Computational Mechanics (under review), 2023.
Authors: T.-H. Nguyen, B.A. Roccia, R.R. Hiemstra, C.G. Gebhardt, D. Schillinger.


In this paper, we present a discrete formulation of nonlinear shear- and torsion-free rods based on [20] that uses isogeometric discretization and robust time integration. Omitting the director as an independent variable field, we reduce the number of degrees of freedom and obtain discrete solutions in multiple copies of the Euclidean space $\left(\mathbb{R}^3\right)$, which is larger than the corresponding multiple copies of the manifold $\left(\mathbb{R}^3 \times S^2\right)$ obtained with standard Hermite finite elements. For implicit time integration, we choose a hybrid form of the mid-point rule and the trapezoidal rule that preserves the linear angular momentum exactly and approximates the energy accurately.

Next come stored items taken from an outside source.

<file path="src/rtl/cpu_fetch_ctrl.sv">
// cpu_fetch_ctrl: fetch PC sequencer, one outstanding imem request,
// 2-entry instruction buffer toward decode with redirect squash.
module cpu_fetch_ctrl #(
  parameter int unsigned     XLEN         = 32,
  parameter logic [XLEN-1:0] RESET_VECTOR = '0
) (
  input  logic            clk,
  input  logic            rst_n,
  output logic            imem_req_valid,
  input  logic            imem_req_ready,
  output logic [XLEN-1:0] imem_addr,
  input  logic            imem_resp_valid,
  input  logic [31:0]     imem_resp_data,
  input  logic            imem_resp_err,
  output logic            instr_valid,
  input  logic            instr_ready,
  output logic [31:0]     instr,
  output logic [XLEN-1:0] instr_pc,
  output logic [1:0]      instr_fault,
  input  logic            redirect_valid,
  input  logic [XLEN-1:0] redirect_pc
);

  typedef enum logic [1:0] {
    ST_REQ,
    ST_WAIT,
    ST_DISCARD,
    ST_HALT
  } state_t;

  typedef struct packed {
    logic [31:0]     word;
    logic [XLEN-1:0] pc;
    logic [1:0]      fault;
  } entry_t;

  state_t          state;
  logic [XLEN-1:0] fetch_pc;
  logic            halt_pend;
  logic [1:0]      count;
  entry_t          e0;
  entry_t          e1;
  entry_t          push_e;
  entry_t          mis_e;

  logic req_fire;
  logic pop;
  logic push;
  logic mis;
  logic busy;

  // Slot reservation: only request while a free entry remains.
  assign imem_req_valid = rst_n && (state == ST_REQ)
                        && (count < 2'd2);
  assign imem_addr   = fetch_pc;
  assign req_fire    = imem_req_valid && imem_req_ready;
  assign instr_valid = count != 2'd0;
  assign pop         = instr_valid && instr_ready;
  assign push        = (state == ST_WAIT) && imem_resp_valid
                     && !redirect_valid;
  assign mis         = redirect_pc[1:0] != 2'b00;
  assign busy        = req_fire
                     || (((state == ST_WAIT)
                     || (state == ST_DISCARD))
                     && !imem_resp_valid);

  assign instr       = e0.word;
  assign instr_pc    = e0.pc;
  assign instr_fault = e0.fault;

  always_comb begin
    push_e       = '0;
    push_e.word  = imem_resp_err ? 32'd0 : imem_resp_data;
    push_e.pc    = fetch_pc - XLEN'(4);
    push_e.fault = imem_resp_err ? 2'b01 : 2'b00;
    mis_e        = '0;
    mis_e.pc     = redirect_pc;
    mis_e.fault  = 2'b10;
  end

  always_ff @(posedge clk) begin
    if (!rst_n) begin
      state     <= ST_REQ;
      fetch_pc  <= RESET_VECTOR;
      halt_pend <= 1'b0;
      count     <= 2'd0;
      e0        <= '0;
      e1        <= '0;
    end else if (redirect_valid) begin
      fetch_pc  <= redirect_pc;
      halt_pend <= mis;
      if (busy) begin
        state <= ST_DISCARD;
      end else if (mis) begin
        state <= ST_HALT;
      end else begin
        state <= ST_REQ;
      end
      // Misaligned target becomes a single fault entry.
      if (mis) begin
        e0    <= mis_e;
        count <= 2'd1;
      end else begin
        count <= 2'd0;
      end
    end else begin
      unique case (state)
        ST_REQ: begin
          if (req_fire) begin
            fetch_pc <= fetch_pc + XLEN'(4);
            state    <= ST_WAIT;
          end
        end
        ST_WAIT: begin
          if (imem_resp_valid) begin
            state <= imem_resp_err ? ST_HALT : ST_REQ;
          end
        end
        ST_DISCARD: begin
          if (imem_resp_valid) begin
            state <= halt_pend ? ST_HALT : ST_REQ;
          end
        end
        ST_HALT: begin
          state <= ST_HALT;
        end
      endcase
      unique case ({push, pop})
        2'b10: begin
          if (count == 2'd0) begin
            e0 <= push_e;
          end else begin
            e1 <= push_e;
          end
          count <= count + 2'd1;
        end
        2'b01: begin
          e0    <= e1;
          count <= count - 2'd1;
        end
        2'b11: begin
          if (count == 2'd1) begin
            e0 <= push_e;
          end else begin
            e0 <= e1;
            e1 <= push_e;
          end
        end
        default: begin
          count <= count;
        end
      endcase
    end
  end

  a_no_overflow: assert property (
    @(posedge clk) disable iff (!rst_n)
    !(push && !pop && (count == 2'd2))
  );

endmodule

</file>
<file path="config.mk">
export PLATFORM = sky130hd
export DESIGN_NAME = cpu_fetch_ctrl
export DESIGN_NICKNAME = d
export VERILOG_FILES = /design/src/rtl/cpu_fetch_ctrl.sv
export SDC_FILE = /design/constraint.sdc
export NUM_CORES = 1
export LEC_CHECK = 0
export CAP_MARGIN = 40
export CORE_MARGIN = 2
export CORE_UTILIZATION = 35
export DETAILED_ROUTE_END_ITERATION = 8
export SYNTH_ARGS = -nofsm -noshare
export SYNTH_HDL_FRONTEND = slang
export SYNTH_SLANG_ARGS = --single-unit
export TNS_END_PERCENT = 5
</file>
<file path="constraint.sdc">
create_clock -name clk -period 6.6 [get_ports clk]
set_input_delay 1.32 -clock clk [delete_from_list [all_inputs] [get_ports clk]]
set_output_delay 1.32 -clock clk [all_outputs]
set_load 0.01 [all_outputs]
</file>
==> results of run 1 <==
[power groups by stage]
stage	combinational (mW)	clock (mW)	sequential (mW)
floorplan	0.251	0	1.11
global placement	0.419	0	1.13
detailed placement	0.432	0	1.13
CTS	0.434	1.12	1.11
global route	0.475	1.16	1.11
finish	0.435	1.10	1.11
[per-layer routing]
layer  GRT usage, %  vias up  routed length [um]
li1               -     4140                   -
met1           30.3     4051               13000
met2           35.5      326               13100
met3           5.27       31                2190
met4           6.55        2                 428
met5              0        -                  13
[cell families after synthesis]
kind of cell	after synthesis
buffers and inverters	130
flip-flops	168
multiplexers	2
AO/OA/AOI/OAI	326
adder cells (fa/ha/maj)	11
AND/OR/NAND/NOR	421
XOR/XNOR	37
[per-stage QoR]
stage | total power, mW | util (%)
2_1_floorplan | 1.36 | -
3_3_place_gp | 1.55 | 42.8
3_5_place_dp | 1.56 | 43.4
4_1_cts | 2.66 | 46.0
5_1_grt | 2.75 | 46.0
6_report | 2.64 | 46.0
[state kept, by name, indices dropped and copies added (netlist names)]
register and flops:
instr_pc 32, instr 32, count 2, instr_fault 2, e1 65, halt_pend 1
state 2, imem_addr 32
[worst register-to-register path, cell delays in order (launching register included)]
cell      delay (ns)
dfxtp_1         0.42
inv_1           0.16
ha_1            0.22
or4b_1          0.63
or4_1           0.78
or3_1           0.44
a21o_1          0.19
a221oi_1        0.24
[cell type report]
type / count / area, sq um
inverters: 18 / 68.8
clock inverters: 15 / 213
well taps: 324 / 405
multi-input cells: 797 / 4650
clock buffers: 17 / 425
repair buffers: 193 / 1960
flip-flops and latches: 168 / 3360
fillers: 2399 / 13000
[path summary, 6_finish.rpt]
path	to	slack, ns	depth (start not counted)
hold reg to reg	e1[37]$_SDFFE_PN0P_	0.46	2
hold / removal	e1[37]$_SDFFE_PN0P_	0.46	2
setup / recovery	imem_req_valid	2.26	5
setup reg to reg	instr_pc[26]$_SDFFE_PN0P_	3.43	7
[layout by cell type (no fill, tap or decap), types with 5 or more instances in the layout]
cell             count
nand3_1             60
o21ai_0             54
a221oi_1             5
o31a_1               7
nand4_1             12
nor3_1              26
nor2b_1             36
a222oi_1            11
a21oi_1            122
o31ai_1              6
nor4_1              16
buf_4               17
or3_1               18
or4_1               11
nand2_1            171
o22ai_1              6
dfxtp_1            168
a22o_1              37
and2_1               7
clkbuf_16           17
inv_1               17
a31oi_1              7
xnor2_1             31
inv_6                6
xor2_1               6
a22oi_1             16
a311oi_1             5
ha_1                11
a211oi_1            17
and3_1               7
clkdlybuf4s50_1    169
nor2_1              43
==> flow_summary_export.csv, run 1 <==
group,metric,value,unit
sta,final_max_slew_viol_count,0,
cts,root_buffer,"clkbuf_16",
placement,io_buffers,170,
yosys,synth_edf_count,0,
sta,max_freq,230,MHz
sta,final.setup.worst_slack,2.26,ns
pwr,p_per_area,238,mW/mm^2
global_route,grt.total_usage,22.4,%
yosys,async_flop_share,0,%
sta,rsz0062_at_grt,"no",
sta,hold_viol,0,
die,io-pin-count,171,
yosys,netlist_top_cells_area,"dfxtp_1 (39%), nand2_1 (7.5%), a21oi_1 (7.2%), clkbuf_1 (4.1%), a22o_1 (3.8%)",
cts,cts_hold_buf,0,
setup_path,cp_cell_sequence,"buf_2 > buf_4 > clkinv_2 > nor3_1 > clkdlybuf4s50_1",
routing,ant_nets,0,
yosys,synth_seq_cells,168,
yosys,synth_top_family_by_area,"compound AO/OA/AOI/OAI gates",
global_route,antenna_found_initial,1,
yosys,yosysTopAreaCellShare,39.5,%
pwr,share_seq_of_total_power,41.9,%
setup_path,crit_fanout,61,
cts,clk_latency,0.44,ns
routing,avgViaCountPerCell,5.58,
final_layout,layout.cells.non_filler,1532,
sta,skew,0.0119,ns
setup_path,critPathSlowestCell,"clkdlybuf4s50_1",
final_layout,diodes,0,
sta,whs,0.456,ns
sta,fin_crit_sh,65.8,%
yosys,synth_largest_area_cell,"dfxtp_1",
placement,dp.cells,1500,
outcome,outcome,"completed",
placement,place_area,0.0105,sq mm
pwr,p_leak,3.76,nW
final_layout,area_delta_synth_final,30.2,%
yosys,synth_flop_cell,"dfxtp_1",
cts,clk_pin_slew,0.07,ns
yosys,netlist_instances,1095,
yosys,yosys_warnings,0,
setup_path,required,5.28,ns
yosys,synth_nets,1177,
pwr,pwr-share-comb,16.4,%
final_layout,nNetsFinal,1277,
yosys,synth_cell_types,58,
setup_path,crit_path_end_kind,"output port",
setup_path,critPathArrivalTime,3.02,ns
yosys,synth_compound_area_share,24.9,%
routing,drt_iter0_drc,739,
sta,max_slew_margin,51.7,%
yosys,syn_avg_cell_area,7.78,sq um
cts,cts_tree,"done",
die,dieHeight,160,um
yosys,synth_fa_ha_area_share,1.62,%
setup_path,cp_top_family,"buffers and inverters",
pwr,max-vdd-ir-drop,159,uV
cts,cts_num_sinks,168,
routing,wl_per_cell,18.7,um
cts,cts_htree_levels,4,
routing,vias,8550,
routing,drt_wl_total,28700,um
cts,cts_setup_buffers,0,
final_layout,drive_above_1_share,5.63,%
cts,clockBufferDepth,2,
setup_path,cpPeakStageDelay,0.62,ns
sta,setup_violations,0,
yosys,synth_xor_area_share,3.80,%
yosys,muxShareOfSynthArea,0.235,%
global_route,grt_max_degree,80,
worst_hold_path,hold_class,"reg2reg",
cts,cts_made_buffers,17,
cts,postCtsResizedCells,0,
sta,min_period,4.34,ns
global_route,grt_pass1_wl,45700,um
final_layout,final_area,0.0111,sq mm
pwr,p_int,1.90,mW
placement,dpl.hpwl,18700,um
setup_path,cp_num_buf_inv,4,
yosys,synth_common_cells,"nand2_1 (171), dfxtp_1 (168), a21oi_1 (122)",
setup_path,path_class,"in2out",
yosys,yosys.area_share.simple,23.8,%
die,coreArea,0.0241,sq mm
pwr,switching_power,746,uW
setup_path,startpoint_type,"primary input",
pwr,clockPowerShare,41.7,%
sta,finalSetupTns,0,ns
setup_path,crit_start,"rst_n",
routing,drc,0,
sta,worst_pin_slew,0.725,ns
die,dieArea,0.0256,sq mm
placement,pre_cts_slack,2.15,ns
flow_run,cap_violations,0,
pwr,switching_share,28.2,%
global_route,overflow,0,
setup_path,worstReg2RegStart,"imem_addr[2]$_SDFFE_PN0P_",
worst_hold_path,min-delay-start,"e1[37]$_SDFFE_PN0P_",
placement,gp_congestion,0.830,
die,rows,57,
yosys,synth_area,0.00852,sq mm
die,die_w,160,um
routing,dr.pass1.iters,6,
global_route,grt_pass1_vias,8174,
die,start_util,35.3,%
yosys,ys_seq_area_share,39.5,%
yosys,synth.most_common_cell,"nand2_1",
Power figures use the tool's default switching activity.
==> inputs of run 2 (changes only) <==
clock period = 4.5 ns   (was 6.6 ns; I/O delays follow)
==> run 2 against run 1 <==
Compared with the run above:
- cell area decreased by 1.3%
- via count down 0.37%
- power rose by 41%
- critical path depth rose by 4
- sequential cell count stayed put
- clock power up 34%
- combinational power grew 44%
- critical endpoint is now instr_pc[23]$_SDFFE_PN0P_
- largest power group unchanged
==> flow_summary_export.csv, run 2 (synthesis results as in run 1) <==
group,metric,value,unit
die,dieHeight,160,um
setup_path,crit_cells,9,
setup_path,crit_fanout,28,
routing,avgViaCountPerCell,5.56,
pwr,share_seq_of_total_power,43.6,%
final_layout,final_area,0.0110,sq mm
setup_path,cp_cell_sequence,"clkdlybuf4s50_1 > nand2b_1 > inv_1 > ha_1 > nor2b_1 > o21a_2 > and2_1 > a222oi_1 > o22ai_1",
die,coreArea,0.0241,sq mm
setup_path,worstRegToRegCells,10,
placement,pre_cts_slack,0.920,ns
placement,gp_congestion,0.820,
setup_path,critPathArrivalTime,3.55,ns
final_layout,top_register,"e1",
setup_path,critPathSlowestCell,"o21a_2",
global_route,grt.total_usage,21.6,%
sta,hold_viol,0,
setup_path,crit_start,"instr_ready",
cts,postCtsResizedCells,0,
sta,skew,0.0154,ns
die,die_w,160,um
routing,vias,8518,
worst_hold_path,hold_class,"reg2reg",
cts,cts_hold_buf,0,
final_layout,diodes,0,
routing,drt_wl_total,28400,um
pwr,p_leak,3.70,nW
final_layout,mostFrequentLayoutCells,"nand2_1 (171), clkdlybuf4s50_1 (169), dfxtp_1 (168)",
routing,wl_per_cell,18.5,um
flow_run,cap_violations,0,
outcome,outcome,"completed",
pwr,pwr-share-comb,16.9,%
cts,root_buffer,"clkbuf_16",
setup_path,critPathCapture,"instr_pc[23]$_SDFFE_PN0P_",
global_route,grt_pass1_vias,8105,
global_route,grt_max_degree,74,
die,start_util,35.3,%
global_route,overflow,0,
final_layout,nFillCells,2485,
placement,place_area,0.0104,sq mm
pwr,p_int,2.62,mW
pwr,clockPowerShare,39.6,%
sta,rsz0062_at_grt,"no",
cts,clockBufferDepth,2,
global_route,grt_pass1_wl,44400,um
pwr,switching_power,1.11,mW
routing,dr.pass1.iters,5,
pwr,p_per_area,340,mW/mm^2
setup_path,crit_path_end_kind,"flop",
cts,cts_setup_buffers,0,
final_layout,area_delta_synth_final,28.6,%
pwr,max-vdd-ir-drop,196,uV
final_layout,layout_commonest_cell,"nand2_1",
setup_path,required,4.86,ns
cts,clk_pin_slew,0.07,ns
setup_path,cp_num_buf_inv,2,
setup_path,path_class,"in2reg",
sta,max_slew_margin,45.6,%
setup_path,startpoint_type,"primary input",
placement,io_buffers,170,
sta,setup_violations,0,
die,rows,57,
sta,fin_crit_sh,71.0,%
sta,final.setup.worst_slack,1.30,ns
setup_path,worstReg2RegStart,"count[1]$_SDFFE_PN0P_",
sta,finalSetupTns,0,ns
setup_path,r2r_slack,1.37,ns
die,io-pin-count,171,
routing,drt_iter0_drc,805,
routing,ant_nets,0,
final_layout,largest_reg_flops,65,
final_layout,drive_above_1_share,5.71,%
sta,min_period,3.20,ns
sta,worst_pin_slew,0.816,ns
pwr,switching_share,29.7,%
cts,cts_htree_levels,4,
routing,drc,0,
cts,cts_num_sinks,168,
cts,cts_made_buffers,17,
setup_path,cpPeakStageDelay,0.62,ns
setup_path,cp_top_family,"compound AO/OA/AOI/OAI gates",
cts,cts_tree,"done",
cts,clk_latency,0.44,ns
setup_path,regToRegEndpoint,"instr_pc[23]$_SDFFE_PN0P_",
sta,max_freq,313,MHz
placement,dpl.hpwl,18600,um
final_layout,nNetsFinal,1278,
global_route,antenna_found_initial,0,
sta,final_max_slew_viol_count,0,
die,dieArea,0.0256,sq mm
run 2: worst min-delay path, cell delays in order, from the launching register on:
cell and delay [ns]:
dfxtp_1 0.31, nand2_1 0.05, a21oi_1 0.05
run 2: layout make-up:
type                       count  area, sq um  area share (%)
multi-input combinational    797         4650            42.5
sequential                   168         3360            30.7
tap                          324          405            3.70
clock buffer                  17          425            3.88
inverter                      18         68.8           0.628
clock inverter                15          161            1.47
timing repair buffer         194         1880            17.1
run 2: metal layers:
| metal | vias to the layer above | share of wire (%) | GRT usage (%) |
|---|---|---|---|
| met5 | - | 0 | 0 |
| met4 | 0 | 2.1 | 6.72 |
| met3 | 42 | 7.3 | 5.22 |
| met2 | 337 | 46 | 34.8 |
| met1 | 4002 | 45 | 28.7 |
| li1 | 4137 | - | - |
run 2: worst min-delay path by stage:
stage	to	startpoint	slack, ns	cells after the start
global placement	e1[39]$_SDFFE_PN0P_	e1[39]$_SDFFE_PN0P_	0.44	2
detailed placement	e1[48]$_SDFFE_PN0P_	e1[48]$_SDFFE_PN0P_	0.45	2
global route	e1[48]$_SDFFE_PN0P_	e1[48]$_SDFFE_PN0P_	0.47	2
CTS	e1[48]$_SDFFE_PN0P_	e1[48]$_SDFFE_PN0P_	0.46	2
floorplan	e1[0]$_SDFFE_PN0P_	e1[0]$_SDFFE_PN0P_	0.44	2
finish	e1[2]$_SDFFE_PN0P_	e1[2]$_SDFFE_PN0P_	0.46	2
run 2: power by group through the flow:
stage | combinational, mW | clock (mW) | sequential, mW
global route | 0.682 | 1.56 | 1.63
floorplan | 0.369 | 0 | 1.63
CTS | 0.626 | 1.50 | 1.62
global placement | 0.621 | 0 | 1.65
finish | 0.628 | 1.47 | 1.62
detailed placement | 0.623 | 0 | 1.65
run 2: through the flow:
| stage | cells | util, % | hold slack [ns] | total power, mW |
|---|---|---|---|---|
| CTS | 1533 | 45.4 | 0.457 | 3.75 |
| global route | 1533 | 45.4 | 0.473 | 3.87 |
| finish | 1533 | 45.4 | 0.455 | 3.72 |
| floorplan | 1095 | - | 0.436 | 2.00 |
| global placement | 1501 | 43.0 | 0.442 | 2.28 |
| detailed placement | 1501 | 43.0 | 0.447 | 2.28 |
==> inputs of run 3 (changes only) <==
clock period = 2.9 ns   (was 4.5 ns; I/O delays follow)
==> run 3 against run 2 <==
Compared with the run above:
- global-route usage grew 0.69 points
- sequential power grew 54%
- wire length grew 2.5%
- sequential cell count is the same
- setup slack lost 1.1 ns
- critical endpoint is now instr_pc[26]$_SDFFE_PN0P_
==> flow_summary_export.csv, run 3 (synthesis results as in run 1) <==
group,metric,value,unit
setup_path,startpoint_type,"flop",
final_layout,drive_above_1_share,9.02,%
cts,clockBufferDepth,2,
sta,worst_pin_slew,0.828,ns
global_route,grt_pass1_wl,45700,um
setup_path,critPathArrivalTime,3.07,ns
die,start_util,35.3,%
worst_hold_path,hold_class,"reg2reg",
setup_path,worstRegToRegCells,7,
final_layout,final_core_util,47.4,%
final_layout,top_register,"e1",
final_layout,layout.cells.non_filler,1577,
placement,dpl.hpwl,19700,um
routing,drt_wl_total,29100,um
sta,skew,0.0110,ns
sta,rsz0062_at_grt,"no",
cts,cts_tree,"done",
die,rows,57,
setup_path,r2r_slack,0.17,ns
final_layout,area_delta_synth_final,34.1,%
setup_path,worstReg2RegStart,"imem_addr[2]$_SDFFE_PN0P_",
die,die_w,160,um
flow_run,cap_violations,0,
routing,vias,8766,
sta,whs,0.459,ns
routing,drc,0,
setup_path,cpPeakStageDelay,0.66,ns
routing,avgViaCountPerCell,5.56,
final_layout,layout_commonest_cell,"nand2_1",
die,io-pin-count,171,
sta,final_max_slew_viol_count,0,
global_route,grt_pass1_vias,8300,
final_layout,mostFrequentLayoutCells,"nand2_1 (171), clkdlybuf4s50_1 (169), dfxtp_1 (168)",
cts,cts_hold_buf,0,
cts,clk_pin_slew,0.07,ns
cts,root_buffer,"clkbuf_16",
pwr,max-vdd-ir-drop,292,uV
setup_path,regToRegEndpoint,"instr_pc[26]$_SDFFE_PN0P_",
global_route,overflow,0,
placement,dp.cells,1545,
final_layout,largest_reg_flops,65,
die,dieHeight,160,um
cts,cts_setup_buffers,0,
setup_path,critPathSlowestCell,"or4_1",
global_route,grt.total_usage,22.3,%
die,dieArea,0.0256,sq mm
routing,ant_nets,0,
sta,min_period,2.73,ns
final_layout,diodes,0,
setup_path,required,3.24,ns
worst_hold_path,holdPathStages,2,
sta,finalSetupTns,0,ns
sta,max_freq,366,MHz
worst_hold_path,min_to,"e1[41]$_SDFFE_PN0P_",
placement,io_buffers,170,
pwr,p_leak,3.97,nW
pwr,p_per_area,528,mW/mm^2
routing,drt_iter0_drc,797,
global_route,antenna_found_initial,0,
sta,hold_viol,0,
sta,max_slew_margin,44.8,%
worst_hold_path,min-delay-start,"e1[41]$_SDFFE_PN0P_",
setup_path,cp_top_family,"simple AND/OR/NAND/NOR gates",
die,coreArea,0.0241,sq mm
sta,setup_violations,0,
routing,wl_per_cell,18.4,um
cts,cts_num_sinks,168,
sta,fin_crit_sh,94.2,%
cts,cts_htree_levels,4,
cts,cts_made_buffers,17,
cts,postCtsResizedCells,0,
final_layout,nFillCells,2393,
pwr,p_total,6.03,mW
placement,gp_congestion,0.836,
cts,clk_latency,0.43,ns
final_layout,nNetsFinal,1322,
setup_path,cp_num_buf_inv,1,
outcome,outcome,"completed",
global_route,grt_max_degree,73,
setup_path,cp_cell_sequence,"inv_1 > ha_1 > or4b_1 > or4_1 > or3_1 > a21o_1 > a221oi_1",
setup_path,path_class,"reg2reg",
setup_path,crit_fanout,5,
setup_path,crit_path_end_kind,"flop",
routing,dr.pass1.iters,8,
==> run 3: changes by cell type in the layout (fill, tap and decap cells not counted) <==
cell,before,now
clkinv_2,2,1
buf_4,24,60
clkinv_8,1,0
buf_12,0,8
inv_6,4,7
bufinv_16,1,3
clkinv_4,3,1
clkinvlp_4,2,1
==> run 3: how the worst max path moves through the flow <==
stage	start	end	slack (ns)	cells after the start
after floorplan	redirect_valid	instr_pc[13]$_SDFFE_PN0P_	0.03	14
after global placement	redirect_valid	instr_pc[28]$_SDFFE_PN0P_	0.04	11
after detailed placement	redirect_valid	instr_pc[28]$_SDFFE_PN0P_	-0.007	11
after CTS	state[0]$_SDFFE_PN0P_	imem_req_valid	0.15	5
after global routing	imem_addr[2]$_SDFFE_PN0P_	instr_pc[26]$_SDFFE_PN0P_	0.01	7
final	imem_addr[2]$_SDFFE_PN0P_	instr_pc[26]$_SDFFE_PN0P_	0.17	7
==> run 3: tightest hold or removal path: stages, from the launching register on <==
cell and delay (ns):
dfxtp_1 0.31, nand2_1 0.05, a21oi_1 0.05
==> run 3: area by class of cell <==
type | instances | area (sq um) | share of cell area, %
sequential | 168 | 3360 | 29.4
inverter | 18 | 68.8 | 0.602
timing repair buffer | 238 | 2310 | 20.2
multi-input combinational | 797 | 4650 | 40.7
clock buffer | 17 | 425 | 3.72
clock inverter | 15 | 201 | 1.76
tap | 324 | 405 | 3.55
==> run 3: routing by layer <==
layer | up-vias | GRT usage (%) | wire length [um]
met4 | 0 | 6.72 | 550
li1 | 4235 | - | -
met3 | 45 | 5.12 | 2090
met1 | 4160 | 30.3 | 13000
met5 | - | 0 | 0
met2 | 326 | 35.3 | 13400
==> run 3: through the flow <==
| stage | setup slack [ns] | instance area [sq um] |
|---|---|---|
| after detailed placement | -0.00713 | 10800 |
| after floorplan | 0.0262 | 8530 |
| after CTS | 0.149 | 11400 |
| after global placement | 0.0388 | 10800 |
| after global routing | 0.0138 | 11400 |
| final | 0.168 | 11400 |
==> run 3: where the power goes <==
part	internal [mW]	switching (mW)	total, mW
logic	0.507	0.575	1.08
registers	2.40	0.0899	2.49
clock network	1.40	1.07	2.47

In addition, we apply a recently introduced approach for outlier removal [26] that reduces high-frequency content in the response without affecting the accuracy, ensuring robustness of our nonlinear discrete formulation. We illustrate the efficiency of our nonlinear discrete formulation for static and transient rods under different loading conditions, demonstrating good accuracy in space, time and the frequency domain. Our numerical example coincides with a relevant application case, the simulation of mooring lines.